与此同时,化工业巨头杜邦公司正在研究如何建造一座以玉米秆和玉米叶为原料的生物炼厂。该公司的目标是,到2009年时,将把用纤维素生产乙醇的成本降到用玉米粒生产乙醇的水平。如果成功,这种技术将使一块地所产玉米的乙醇萃取量增加一倍。
这项技术源自一个为期四年的研究项目,美国能源部和杜邦公司在这一项目上各投资了1,900万美元。杜邦公司在这方面的合作伙伴包括农用设备生产商迪尔公司(Deere & Co.)以及酵素供应商Diversa Corp.。杜邦公司的管理人士预计,他们为此建造的试验工厂将耗资5,000万美元,该厂将在2010年前投入运营。
去年通过的能源法案要求,到2013年,纤维素乙醇的使用量要达到2.5亿加仑,并允许对纤维素“生物炼厂”的贷款提供政府担保。国会委员会还在考虑更多鼓励措施,布什总统也将乙醇发展计划列为其能源战略的核心项目。
直到目前,玉米种植业一直享受著政府对玉米乙醇的补贴,这让其他人非常嫉妒。去年,用于生产乙醇的玉米占到总收成的14.4%。虽然过去也有人鼓吹使用玉米之外的其他谷物,但玉米种植业游说团体的政治实力显然更强大。

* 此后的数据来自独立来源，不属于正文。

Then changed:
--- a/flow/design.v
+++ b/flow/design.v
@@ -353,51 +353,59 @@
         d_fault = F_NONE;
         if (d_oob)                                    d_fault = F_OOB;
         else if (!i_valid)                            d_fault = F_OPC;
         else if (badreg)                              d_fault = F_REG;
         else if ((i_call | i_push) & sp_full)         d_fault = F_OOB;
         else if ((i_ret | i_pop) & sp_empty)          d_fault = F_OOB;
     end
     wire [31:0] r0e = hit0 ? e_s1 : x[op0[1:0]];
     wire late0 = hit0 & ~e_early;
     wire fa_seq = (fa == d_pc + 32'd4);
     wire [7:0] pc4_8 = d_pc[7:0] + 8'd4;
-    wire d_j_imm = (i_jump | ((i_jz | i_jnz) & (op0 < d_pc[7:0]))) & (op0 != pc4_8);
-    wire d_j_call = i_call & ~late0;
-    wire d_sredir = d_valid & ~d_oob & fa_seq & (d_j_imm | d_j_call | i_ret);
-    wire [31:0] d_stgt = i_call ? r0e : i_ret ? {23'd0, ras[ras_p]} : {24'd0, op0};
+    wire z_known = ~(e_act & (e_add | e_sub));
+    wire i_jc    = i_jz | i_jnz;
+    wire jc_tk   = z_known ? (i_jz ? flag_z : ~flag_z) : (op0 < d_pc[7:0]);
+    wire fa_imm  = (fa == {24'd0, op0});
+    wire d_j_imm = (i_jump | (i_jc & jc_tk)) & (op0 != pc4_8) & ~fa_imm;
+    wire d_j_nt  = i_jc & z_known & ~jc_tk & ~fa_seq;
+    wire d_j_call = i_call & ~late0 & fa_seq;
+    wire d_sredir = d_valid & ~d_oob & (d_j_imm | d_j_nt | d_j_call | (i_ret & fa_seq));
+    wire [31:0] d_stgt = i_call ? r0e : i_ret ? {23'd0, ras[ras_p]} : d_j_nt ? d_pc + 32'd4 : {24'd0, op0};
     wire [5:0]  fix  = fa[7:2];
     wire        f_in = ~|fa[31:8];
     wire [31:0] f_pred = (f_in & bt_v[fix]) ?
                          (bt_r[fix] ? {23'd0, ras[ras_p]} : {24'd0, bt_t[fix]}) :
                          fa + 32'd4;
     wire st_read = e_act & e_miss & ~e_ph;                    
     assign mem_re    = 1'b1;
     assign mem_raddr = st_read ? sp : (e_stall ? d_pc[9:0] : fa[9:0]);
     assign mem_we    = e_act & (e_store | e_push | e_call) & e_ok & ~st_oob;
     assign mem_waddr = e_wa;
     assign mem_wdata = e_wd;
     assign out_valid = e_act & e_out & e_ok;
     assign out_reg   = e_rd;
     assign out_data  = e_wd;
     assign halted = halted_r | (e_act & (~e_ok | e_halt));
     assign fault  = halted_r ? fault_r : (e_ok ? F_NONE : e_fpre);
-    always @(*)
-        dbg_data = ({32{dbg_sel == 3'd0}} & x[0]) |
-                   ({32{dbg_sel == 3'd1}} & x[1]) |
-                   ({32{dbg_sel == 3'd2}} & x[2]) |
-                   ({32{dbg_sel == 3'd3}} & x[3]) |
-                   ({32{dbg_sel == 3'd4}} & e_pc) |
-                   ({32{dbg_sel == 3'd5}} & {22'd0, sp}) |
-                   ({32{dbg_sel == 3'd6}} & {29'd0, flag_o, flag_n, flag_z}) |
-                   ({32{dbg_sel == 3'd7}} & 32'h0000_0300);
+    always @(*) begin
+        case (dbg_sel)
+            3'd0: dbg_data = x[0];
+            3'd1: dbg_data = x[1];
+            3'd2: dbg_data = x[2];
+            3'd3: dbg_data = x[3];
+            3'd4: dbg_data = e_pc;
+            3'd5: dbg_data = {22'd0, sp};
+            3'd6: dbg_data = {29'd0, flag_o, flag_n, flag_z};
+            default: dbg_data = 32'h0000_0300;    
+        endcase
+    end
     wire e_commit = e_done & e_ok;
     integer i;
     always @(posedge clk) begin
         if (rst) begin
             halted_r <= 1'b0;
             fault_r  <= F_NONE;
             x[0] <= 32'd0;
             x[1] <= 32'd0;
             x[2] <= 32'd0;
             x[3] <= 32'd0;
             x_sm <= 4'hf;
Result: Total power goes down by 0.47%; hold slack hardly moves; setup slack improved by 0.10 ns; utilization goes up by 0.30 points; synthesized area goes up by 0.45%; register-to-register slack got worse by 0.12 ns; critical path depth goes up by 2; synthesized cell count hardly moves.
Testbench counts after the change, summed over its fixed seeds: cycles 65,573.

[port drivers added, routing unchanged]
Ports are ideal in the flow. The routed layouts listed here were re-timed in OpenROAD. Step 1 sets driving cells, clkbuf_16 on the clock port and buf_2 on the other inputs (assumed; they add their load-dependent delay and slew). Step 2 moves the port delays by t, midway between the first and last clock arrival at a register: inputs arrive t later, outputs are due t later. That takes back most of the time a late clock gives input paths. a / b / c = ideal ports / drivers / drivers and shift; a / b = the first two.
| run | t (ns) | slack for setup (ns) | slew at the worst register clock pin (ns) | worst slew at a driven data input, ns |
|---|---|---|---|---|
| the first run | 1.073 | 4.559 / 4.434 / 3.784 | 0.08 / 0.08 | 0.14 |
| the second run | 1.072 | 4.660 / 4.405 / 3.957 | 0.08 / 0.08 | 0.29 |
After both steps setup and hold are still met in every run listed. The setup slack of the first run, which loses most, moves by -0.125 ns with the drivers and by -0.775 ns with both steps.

但是,每加仑3美元的汽油价格让华盛顿和许多持有乙醇生产商股票的农民相信,纤维素乙醇行业的发展将比玉米的生长速度还要快。对乙醇的需求相当强劲,全美的101家玉米乙醇加工厂中有许多投资回报率高达35%。这大大激发了新建加工厂的热潮,预计到2008年,乙醇加工行业的规模将较目前扩大一倍。
不过,这股热潮也推高了玉米价格。美国农业部的经济学家预计,今年的玉米产值将较去年增长20%左右,软饮料所用的玉米甜味剂的价格将上涨,肥牛、生猪和肉鸡的饲养成本也将上升。
由于乙醇的关系,芝加哥商品交易所的交易员已将2007年玉米期货的价格推高到每蒲式耳3美元以上。伊利诺伊州玉米种植户现在每蒲式耳玉米能卖到2美元多。富国银行(Wells Fargo & Co.)经济学家麦克尔?斯万森(Michael J. Swanson)说,玉米市场的需求涨势惊人。
在这种局面下,再生能源协会(Renewable Fuels Association)现在正在协调组建支持生产纤维素乙醇的政治联盟。除了农业团体和农产品综合企业这两大玉米乙醇的一贯支持者之外,他们还找到了一些看似奇怪的同盟军,其中包括环保团体、生物技术公司、一些大型石油公司、化工巨头、汽车制造商、好战人士及风险投资家等等。
农业部长麦克?约翰斯(Mike Johanns)说,他们正在推动白宫和国会两党制定新的补贴政策和相关法规,促进纤维素乙醇产业的发展。
该团体已经取得一项重大成果:它成功促使布什总统在今年1月发表国情咨文时,在批评美国过度依赖石油的同时,将提高乙醇燃料的市场竞争力作为未来6年的努力目标之一。布什总统在2007年的预算里给玉米乙醇研发计划拨款1.5亿美元,较2006年增加了一倍有余。再生能源协会主席鲍伯?达尼恩(Bob Dinneen)说,现在的问题不是要不要发展玉米乙醇,而是应该以怎样的速度发展。
实际上,美国纳税人和消费者早已开始分担这方面的成本了。每卖出1加仑乙醇,联邦财政就要补贴51美分。再加上各州的鼓励政策,每年全美国要为乙醇贴补20亿美元。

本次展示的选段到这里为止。